▸ What the task requires
Each line below should be written out again without any change.

▸ Data for review
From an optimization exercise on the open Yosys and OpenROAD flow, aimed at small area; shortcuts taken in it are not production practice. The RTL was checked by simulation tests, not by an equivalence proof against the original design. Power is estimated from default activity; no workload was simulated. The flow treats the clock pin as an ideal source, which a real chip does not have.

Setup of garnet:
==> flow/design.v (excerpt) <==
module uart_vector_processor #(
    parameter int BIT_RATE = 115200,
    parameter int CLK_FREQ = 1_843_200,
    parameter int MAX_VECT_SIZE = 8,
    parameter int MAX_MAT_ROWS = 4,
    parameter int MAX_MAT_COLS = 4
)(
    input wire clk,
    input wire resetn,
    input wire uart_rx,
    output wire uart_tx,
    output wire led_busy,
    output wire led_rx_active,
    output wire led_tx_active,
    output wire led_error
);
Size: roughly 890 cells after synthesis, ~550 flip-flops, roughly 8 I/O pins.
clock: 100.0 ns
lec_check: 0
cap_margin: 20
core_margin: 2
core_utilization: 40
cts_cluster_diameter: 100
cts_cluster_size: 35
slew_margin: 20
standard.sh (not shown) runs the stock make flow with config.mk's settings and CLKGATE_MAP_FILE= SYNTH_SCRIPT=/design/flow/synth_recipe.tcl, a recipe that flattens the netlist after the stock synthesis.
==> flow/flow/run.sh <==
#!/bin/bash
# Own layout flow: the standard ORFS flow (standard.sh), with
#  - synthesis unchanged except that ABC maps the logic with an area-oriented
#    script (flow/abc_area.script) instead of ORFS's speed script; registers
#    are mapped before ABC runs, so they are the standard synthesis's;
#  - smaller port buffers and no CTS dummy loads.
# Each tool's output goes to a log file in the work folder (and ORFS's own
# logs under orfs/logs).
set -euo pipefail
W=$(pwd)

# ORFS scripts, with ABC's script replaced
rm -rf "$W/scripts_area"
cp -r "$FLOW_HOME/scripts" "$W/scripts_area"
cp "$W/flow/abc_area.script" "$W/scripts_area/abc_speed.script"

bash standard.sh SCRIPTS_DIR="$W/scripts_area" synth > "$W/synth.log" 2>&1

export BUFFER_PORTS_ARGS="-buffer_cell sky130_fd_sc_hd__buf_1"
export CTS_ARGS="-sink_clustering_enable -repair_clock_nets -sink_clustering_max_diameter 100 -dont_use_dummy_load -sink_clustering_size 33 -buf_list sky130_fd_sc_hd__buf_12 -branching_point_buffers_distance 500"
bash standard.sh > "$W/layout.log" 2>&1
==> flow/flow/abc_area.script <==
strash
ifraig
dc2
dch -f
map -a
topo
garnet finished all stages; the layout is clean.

▸ Answer box
From an optimization exercise on the open Yosys and OpenROAD flow, aimed at small area; shortcuts taken in it are not production practice. The RTL was checked by simulation tests, not by an equivalence proof against the original design. Power is estimated from default activity; no workload was simulated. The flow treats the clock pin as an ideal source, which a real chip does not have.

Setup of garnet:
==> flow/design.v (excerpt) <==
module uart_vector_processor #(
    parameter int BIT_RATE = 115200,
    parameter int CLK_FREQ = 1_843_200,
    parameter int MAX_VECT_SIZE = 8,
    parameter int MAX_MAT_ROWS = 4,
    parameter int MAX_MAT_COLS = 4
)(
    input wire clk,
    input wire resetn,
    input wire uart_rx,
    output wire uart_tx,
    output wire led_busy,
    output wire led_rx_active,
    output wire led_tx_active,
    output wire led_error
);
Size: roughly 890 cells after synthesis, ~550 flip-flops, roughly 8 I/O pins.
clock: 100.0 ns
lec_check: 0
cap_margin: 20
core_margin: 2
core_utilization: 40
cts_cluster_diameter: 100
cts_cluster_size: 35
slew_margin: 20
standard.sh (not shown) runs the stock make flow with config.mk's settings and CLKGATE_MAP_FILE= SYNTH_SCRIPT=/design/flow/synth_recipe.tcl, a recipe that flattens the netlist after the stock synthesis.
==> flow/flow/run.sh <==
#!/bin/bash
# Own layout flow: the standard ORFS flow (standard.sh), with
#  - synthesis unchanged except that ABC maps the logic with an area-oriented
#    script (flow/abc_area.script) instead of ORFS's speed script; registers
#    are mapped before ABC runs, so they are the standard synthesis's;
#  - smaller port buffers and no CTS dummy loads.
# Each tool's output goes to a log file in the work folder (and ORFS's own
# logs under orfs/logs).
set -euo pipefail
W=$(pwd)

# ORFS scripts, with ABC's script replaced
rm -rf "$W/scripts_area"
cp -r "$FLOW_HOME/scripts" "$W/scripts_area"
cp "$W/flow/abc_area.script" "$W/scripts_area/abc_speed.script"

bash standard.sh SCRIPTS_DIR="$W/scripts_area" synth > "$W/synth.log" 2>&1

export BUFFER_PORTS_ARGS="-buffer_cell sky130_fd_sc_hd__buf_1"
export CTS_ARGS="-sink_clustering_enable -repair_clock_nets -sink_clustering_max_diameter 100 -dont_use_dummy_load -sink_clustering_size 33 -buf_list sky130_fd_sc_hd__buf_12 -branching_point_buffers_distance 500"
bash standard.sh > "$W/layout.log" 2>&1
==> flow/flow/abc_area.script <==
strash
ifraig
dc2
dch -f
map -a
topo
garnet finished all stages; the layout is clean.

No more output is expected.